Goal of the exercise: Reading down the listing below, count the lines where the word "while" shows up, then give only that count.

Source data:
File: src/rtl/core/asn1_time_string_parser.sv
// ASN.1 time string parser.
// Input stream: one character per transaction on s_tdata, s_tlast set on the
// final character of a string. Output stream: one transaction per string,
// issued for the transaction that carried s_tlast; characters without s_tlast
// produce nothing on the output.
// A string of 15 characters is decoded as GeneralizedTime, 9 to 14 characters
// as UTCTime; anything else, a bad digit pair, an out-of-range field or
// trailing garbage reports status invalid with all date fields at zero.
// A NUL character terminates the string early.
// m_tvalid rises once the final character has passed the input register and
// then the result register, which takes the decoded result only while free.
// Throughput: one character per cycle while s_tready is high; the decode that
// sits between the input register and the result register is combinational.
// Reset (aresetn low, synchronous): empty both registers and restart string
// collection at the first character; the character store itself holds no
// reset value.
// When the receiver stalls, the result register holds its transaction; further
// characters keep streaming in until a second final character is waiting,
// at which point s_tready drops until the result is taken.
module asn1_time_string_parser (
    input  logic        aclk,
    input  logic        aresetn,
    input  logic        s_tvalid,
    output logic        s_tready,
    input  logic [7:0]  s_tdata,   // [7:0] char_byte
    input  logic        s_tlast,   // is_last
    output logic        m_tvalid,
    input  logic        m_tready,
    output logic [47:0] m_tdata    // [1:0] status, [15:2] full_year,
                                   // [19:16] month_index, [24:20] day_of_month,
                                   // [29:25] hour_value, [35:30] minute_value,
                                   // [41:36] second_value, [47:42] zero
);

    atsp_pkg::view_t   view;
    atsp_pkg::result_t result;
    atsp_pkg::result_t out_data_reg;
    logic              out_valid_reg, out_valid_next;
    logic              slot_free;
    logic              eval_fire;

    // The result register can take a new transaction when empty or draining.
    assign slot_free = !out_valid_reg || m_tready;

    atsp_capture u_capture (
        .aclk      (aclk),
        .aresetn   (aresetn),
        .s_tvalid  (s_tvalid),
        .s_tready  (s_tready),
        .s_tdata   (s_tdata),
        .s_tlast   (s_tlast),
        .slot_free (slot_free),
        .eval_fire (eval_fire),
        .view      (view)
    );

    atsp_parse u_parse (
        .view   (view),
        .result (result)
    );

    always_comb begin
        out_valid_next = out_valid_reg;
        if (eval_fire) begin
            out_valid_next = 1'b1;
        end else if (m_tready) begin
            out_valid_next = 1'b0;
        end
    end

    always_ff @(posedge aclk) begin
        if (!aresetn) begin
            out_valid_reg <= 1'b0;
        end else begin
            out_valid_reg <= out_valid_next;
        end
    end

    // Capture the decoded result whenever a final character is evaluated.
    always_ff @(posedge aclk) begin
        if (eval_fire) begin
            out_data_reg <= result;
        end
    end

    assign m_tvalid = out_valid_reg;
    assign m_tdata  = {6'b000000, out_data_reg};

endmodule
## src/design/cei_pkg.sv

```systemverilog
// ----------------------------------------------------------------------------
// cei_pkg
// Shared types and constants of the cusp equivalence index table.
// ----------------------------------------------------------------------------
`timescale 1ns / 1ps
`default_nettype none

package cei_pkg;

  localparam int LIST_CAPACITY_DEF = 256;

  localparam int NUM_W     = 32;
  localparam int DEN_W     = 31;
  localparam int LEVEL_W   = 31;
  localparam int IDX_W     = 10;
  localparam int CFG_IDX_W = 2;
  localparam int CFG_W     = 31;
  localparam int MODE_W    = 2;

  // signed numerator with room for negation, and Bezout coefficient width
  localparam int SNUM_W = NUM_W + 1;
  localparam int COEF_W = NUM_W + 2;

  localparam int ARITH_W = 64;
  localparam int ACNT_W  = $clog2(ARITH_W);

  localparam int QUEUE_DEPTH = 2;

  localparam logic [CFG_IDX_W-1:0] REG_LEVEL = 2'd0;
  localparam logic [CFG_IDX_W-1:0] REG_PLUS  = 2'd1;
  localparam logic [CFG_IDX_W-1:0] REG_MODE  = 2'd2;

  localparam logic [MODE_W-1:0] MODE_PLAIN = 2'd0;
  localparam logic [MODE_W-1:0] MODE_MINUS = 2'd1;
  localparam logic [MODE_W-1:0] MODE_SELF  = 2'd2;

  localparam logic OP_DIV = 1'b0;
  localparam logic OP_MUL = 1'b1;

  typedef struct packed {
    logic [NUM_W-1:0]  num;
    logic [DEN_W-1:0]  den;
    logic [MODE_W-1:0] mode;
    logic              plus;
  } item_t;

  typedef struct packed {
    logic               start;
    logic               op;
    logic [ARITH_W-1:0] a;
    logic [ARITH_W-1:0] b;
  } arith_req_t;

  typedef struct packed {
    logic               done;
    logic [ARITH_W-1:0] quo;
    logic [ARITH_W-1:0] rem;
    logic [ARITH_W-1:0] prod;
  } arith_rsp_t;

endpackage

`default_nettype wire

```

## src/design/cei_front.sv

```systemverilog
// ----------------------------------------------------------------------------
// cei_front
// Input side: accepts cusps, tags each with its indexing mode and plus flag,
// and queues them for the back end.
// ----------------------------------------------------------------------------
`timescale 1ns / 1ps
`default_nettype none

module cei_front (
  input  wire logic                          clk,
  input  wire logic                          rst,
  input  wire logic                          push,
  output logic                               full,
  input  wire logic [cei_pkg::NUM_W-1:0]     cusp_num,
  input  wire logic [cei_pkg::DEN_W-1:0]     cusp_den,
  input  wire logic                          plus_mode,
  input  wire logic [cei_pkg::MODE_W-1:0]    index_mode,
  output cei_pkg::item_t                     head,
  output logic                               head_valid,
  input  wire logic                          head_pop
);

  localparam int DEPTH = cei_pkg::QUEUE_DEPTH;
  localparam int PTR_W = $clog2(DEPTH);
  localparam int CNT_W = $clog2(DEPTH + 1);

  cei_pkg::item_t slots [DEPTH];
  logic [PTR_W-1:0] wr_ptr;
  logic [PTR_W-1:0] rd_ptr;
  logic [CNT_W-1:0] cnt;

  cei_pkg::item_t         item_in;
  logic [cei_pkg::MODE_W-1:0] mode_n;
  logic                   do_push;
  logic                   do_pop;

  always_comb begin
    if (index_mode == cei_pkg::MODE_MINUS || index_mode == cei_pkg::MODE_SELF) begin
      mode_n = index_mode;
    end else begin
      mode_n = cei_pkg::MODE_PLAIN;
    end
    item_in.num  = cusp_num;
    item_in.den  = cusp_den;
    item_in.mode = mode_n;
    item_in.plus = (mode_n == cei_pkg::MODE_PLAIN) && plus_mode;
  end

  assign full       = (cnt == CNT_W'(DEPTH));
  assign head_valid = (cnt != '0);
  assign head       = slots[rd_ptr];
  assign do_push    = push && !full;
  assign do_pop     = head_pop && head_valid;

  always_ff @(posedge clk) begin
    if (rst) begin
      wr_ptr <= '0;
      rd_ptr <= '0;
      cnt    <= '0;
    end else begin
      if (do_push) begin
        wr_ptr <= (wr_ptr == PTR_W'(DEPTH - 1)) ? '0 : wr_ptr + 1'b1;
      end
      if (do_pop) begin
        rd_ptr <= (rd_ptr == PTR_W'(DEPTH - 1)) ? '0 : rd_ptr + 1'b1;
      end
      if (do_push && !do_pop) begin
        cnt <= cnt + 1'b1;
      end else if (do_pop && !do_push) begin
        cnt <= cnt - 1'b1;
      end
    end
  end

  always_ff @(posedge clk) begin
    if (do_push) begin
      slots[wr_ptr] <= item_in;
    end
  end

endmodule

`default_nettype wire

```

Response to the exercise: 2